> DATA EXTRACTS
== == ==
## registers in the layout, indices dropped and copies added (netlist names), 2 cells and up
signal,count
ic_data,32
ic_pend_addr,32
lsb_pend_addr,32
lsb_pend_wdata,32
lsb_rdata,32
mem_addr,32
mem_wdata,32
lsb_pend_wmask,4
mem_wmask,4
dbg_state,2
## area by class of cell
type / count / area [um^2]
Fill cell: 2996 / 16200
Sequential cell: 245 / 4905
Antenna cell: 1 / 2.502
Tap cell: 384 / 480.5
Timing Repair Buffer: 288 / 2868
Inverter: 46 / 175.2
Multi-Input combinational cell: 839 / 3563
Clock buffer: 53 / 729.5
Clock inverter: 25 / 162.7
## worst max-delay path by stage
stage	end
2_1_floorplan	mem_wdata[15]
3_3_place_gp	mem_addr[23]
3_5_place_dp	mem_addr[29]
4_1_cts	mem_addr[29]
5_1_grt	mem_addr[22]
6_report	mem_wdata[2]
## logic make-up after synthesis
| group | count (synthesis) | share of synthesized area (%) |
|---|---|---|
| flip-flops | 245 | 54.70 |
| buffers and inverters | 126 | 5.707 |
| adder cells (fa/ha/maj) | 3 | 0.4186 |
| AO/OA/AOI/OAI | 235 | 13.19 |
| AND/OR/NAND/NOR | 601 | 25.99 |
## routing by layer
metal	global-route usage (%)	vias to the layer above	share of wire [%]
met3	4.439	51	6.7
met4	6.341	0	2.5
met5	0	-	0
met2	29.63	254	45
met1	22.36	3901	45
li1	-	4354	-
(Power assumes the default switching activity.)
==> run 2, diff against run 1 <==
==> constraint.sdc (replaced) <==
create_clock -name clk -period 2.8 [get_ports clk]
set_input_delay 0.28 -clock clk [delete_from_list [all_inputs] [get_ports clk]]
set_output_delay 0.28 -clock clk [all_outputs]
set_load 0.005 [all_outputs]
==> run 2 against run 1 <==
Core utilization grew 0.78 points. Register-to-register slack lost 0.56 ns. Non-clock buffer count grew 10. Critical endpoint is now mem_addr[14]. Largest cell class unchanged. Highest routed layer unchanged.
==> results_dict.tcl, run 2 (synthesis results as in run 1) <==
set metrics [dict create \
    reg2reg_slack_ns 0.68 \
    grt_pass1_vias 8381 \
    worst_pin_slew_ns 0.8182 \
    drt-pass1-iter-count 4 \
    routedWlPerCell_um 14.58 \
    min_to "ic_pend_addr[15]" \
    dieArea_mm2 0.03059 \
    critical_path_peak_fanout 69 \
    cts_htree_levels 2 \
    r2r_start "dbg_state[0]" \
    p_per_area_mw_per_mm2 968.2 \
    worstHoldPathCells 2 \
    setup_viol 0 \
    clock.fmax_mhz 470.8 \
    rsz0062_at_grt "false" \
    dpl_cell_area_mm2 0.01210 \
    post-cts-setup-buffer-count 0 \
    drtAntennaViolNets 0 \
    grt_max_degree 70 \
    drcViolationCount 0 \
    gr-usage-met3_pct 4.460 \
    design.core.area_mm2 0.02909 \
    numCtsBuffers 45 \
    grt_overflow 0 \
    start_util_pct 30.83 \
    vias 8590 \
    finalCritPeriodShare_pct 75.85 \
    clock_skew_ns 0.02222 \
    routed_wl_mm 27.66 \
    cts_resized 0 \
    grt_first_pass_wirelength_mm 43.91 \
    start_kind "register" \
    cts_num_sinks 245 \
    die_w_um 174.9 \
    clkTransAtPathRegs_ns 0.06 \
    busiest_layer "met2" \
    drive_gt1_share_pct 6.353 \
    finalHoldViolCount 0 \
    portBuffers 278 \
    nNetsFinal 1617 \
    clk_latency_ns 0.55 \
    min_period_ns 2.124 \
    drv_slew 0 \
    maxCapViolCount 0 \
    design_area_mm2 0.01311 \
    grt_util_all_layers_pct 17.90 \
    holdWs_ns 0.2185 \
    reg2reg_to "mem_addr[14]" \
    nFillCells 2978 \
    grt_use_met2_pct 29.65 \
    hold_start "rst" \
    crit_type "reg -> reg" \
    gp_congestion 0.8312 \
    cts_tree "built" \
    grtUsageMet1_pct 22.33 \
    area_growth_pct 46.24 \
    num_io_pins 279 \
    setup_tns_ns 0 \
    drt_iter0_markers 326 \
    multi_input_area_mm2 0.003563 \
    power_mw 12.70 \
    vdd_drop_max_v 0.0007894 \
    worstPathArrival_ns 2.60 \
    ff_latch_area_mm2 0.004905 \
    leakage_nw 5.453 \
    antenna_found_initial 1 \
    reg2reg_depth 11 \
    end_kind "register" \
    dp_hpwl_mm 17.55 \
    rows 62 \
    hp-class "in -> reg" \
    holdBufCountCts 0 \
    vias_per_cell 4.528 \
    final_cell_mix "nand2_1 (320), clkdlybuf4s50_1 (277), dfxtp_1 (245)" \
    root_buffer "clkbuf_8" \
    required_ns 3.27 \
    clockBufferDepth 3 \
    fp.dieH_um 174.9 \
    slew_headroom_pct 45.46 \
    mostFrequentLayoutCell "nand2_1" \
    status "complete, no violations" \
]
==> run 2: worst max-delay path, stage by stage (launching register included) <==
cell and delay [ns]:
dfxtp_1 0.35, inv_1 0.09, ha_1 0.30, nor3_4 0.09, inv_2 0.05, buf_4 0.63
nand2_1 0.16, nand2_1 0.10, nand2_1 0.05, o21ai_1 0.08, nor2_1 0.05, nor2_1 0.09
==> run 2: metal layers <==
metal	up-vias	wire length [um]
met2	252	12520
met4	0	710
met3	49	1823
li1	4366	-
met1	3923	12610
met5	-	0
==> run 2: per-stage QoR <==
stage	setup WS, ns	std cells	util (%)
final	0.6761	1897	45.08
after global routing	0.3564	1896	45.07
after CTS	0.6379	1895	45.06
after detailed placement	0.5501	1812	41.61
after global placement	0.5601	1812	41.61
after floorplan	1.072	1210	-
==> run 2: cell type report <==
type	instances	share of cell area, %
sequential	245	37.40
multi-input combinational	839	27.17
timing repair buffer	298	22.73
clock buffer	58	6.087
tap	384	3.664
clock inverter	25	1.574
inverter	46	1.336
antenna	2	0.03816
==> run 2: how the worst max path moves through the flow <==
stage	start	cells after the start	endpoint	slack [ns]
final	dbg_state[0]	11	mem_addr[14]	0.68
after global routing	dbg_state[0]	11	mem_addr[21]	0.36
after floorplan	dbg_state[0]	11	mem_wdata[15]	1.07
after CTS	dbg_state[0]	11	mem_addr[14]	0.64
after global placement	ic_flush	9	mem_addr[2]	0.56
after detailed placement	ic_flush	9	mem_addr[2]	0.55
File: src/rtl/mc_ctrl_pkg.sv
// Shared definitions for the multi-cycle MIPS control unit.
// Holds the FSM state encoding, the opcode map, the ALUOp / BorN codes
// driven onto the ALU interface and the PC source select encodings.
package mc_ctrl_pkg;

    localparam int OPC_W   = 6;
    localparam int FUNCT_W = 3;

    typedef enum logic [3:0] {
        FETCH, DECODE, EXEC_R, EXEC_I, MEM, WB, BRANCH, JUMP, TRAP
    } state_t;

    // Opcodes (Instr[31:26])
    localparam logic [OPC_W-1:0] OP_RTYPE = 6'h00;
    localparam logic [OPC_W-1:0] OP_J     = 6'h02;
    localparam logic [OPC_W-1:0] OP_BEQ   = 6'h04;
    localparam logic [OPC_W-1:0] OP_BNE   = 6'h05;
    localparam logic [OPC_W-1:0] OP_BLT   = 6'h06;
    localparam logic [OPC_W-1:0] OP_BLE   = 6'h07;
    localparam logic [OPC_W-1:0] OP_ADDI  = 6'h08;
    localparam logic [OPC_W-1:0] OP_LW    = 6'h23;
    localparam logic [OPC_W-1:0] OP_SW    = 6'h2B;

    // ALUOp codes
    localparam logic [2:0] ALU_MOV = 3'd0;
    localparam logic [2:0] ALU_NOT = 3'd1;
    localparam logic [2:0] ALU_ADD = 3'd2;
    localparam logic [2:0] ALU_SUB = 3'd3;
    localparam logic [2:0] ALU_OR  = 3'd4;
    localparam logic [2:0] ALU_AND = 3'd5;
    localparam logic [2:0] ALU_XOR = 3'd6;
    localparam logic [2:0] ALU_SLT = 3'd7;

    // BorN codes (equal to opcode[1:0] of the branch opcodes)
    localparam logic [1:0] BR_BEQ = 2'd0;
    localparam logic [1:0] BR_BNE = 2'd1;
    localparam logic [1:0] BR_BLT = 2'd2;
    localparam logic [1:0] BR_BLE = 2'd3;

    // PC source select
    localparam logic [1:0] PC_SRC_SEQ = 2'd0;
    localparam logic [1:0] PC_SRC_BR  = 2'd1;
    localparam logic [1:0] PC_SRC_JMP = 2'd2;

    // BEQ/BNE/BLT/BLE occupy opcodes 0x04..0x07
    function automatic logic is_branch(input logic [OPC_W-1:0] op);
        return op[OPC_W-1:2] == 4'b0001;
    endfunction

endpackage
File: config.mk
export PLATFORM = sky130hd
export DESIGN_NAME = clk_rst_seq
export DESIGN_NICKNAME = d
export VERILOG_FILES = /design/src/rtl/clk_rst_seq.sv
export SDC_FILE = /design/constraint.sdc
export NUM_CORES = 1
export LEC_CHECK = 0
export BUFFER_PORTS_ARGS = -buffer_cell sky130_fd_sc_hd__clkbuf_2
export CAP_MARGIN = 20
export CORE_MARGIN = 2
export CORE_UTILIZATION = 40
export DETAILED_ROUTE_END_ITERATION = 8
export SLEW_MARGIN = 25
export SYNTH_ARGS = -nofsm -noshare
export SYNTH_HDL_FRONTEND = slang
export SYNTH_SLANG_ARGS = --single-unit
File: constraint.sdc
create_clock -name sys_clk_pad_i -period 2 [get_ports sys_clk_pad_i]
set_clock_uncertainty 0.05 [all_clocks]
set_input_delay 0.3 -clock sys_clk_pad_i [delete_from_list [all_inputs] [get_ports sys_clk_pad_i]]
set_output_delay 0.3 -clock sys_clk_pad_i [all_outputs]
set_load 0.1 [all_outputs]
== == ==
Which lines in the records above include the word "routing"? Copy them out.

> RESPONSE
## routing by layer
after global routing	0.3564	1896	45.07
after global routing	dbg_state[0]	11	mem_addr[21]	0.36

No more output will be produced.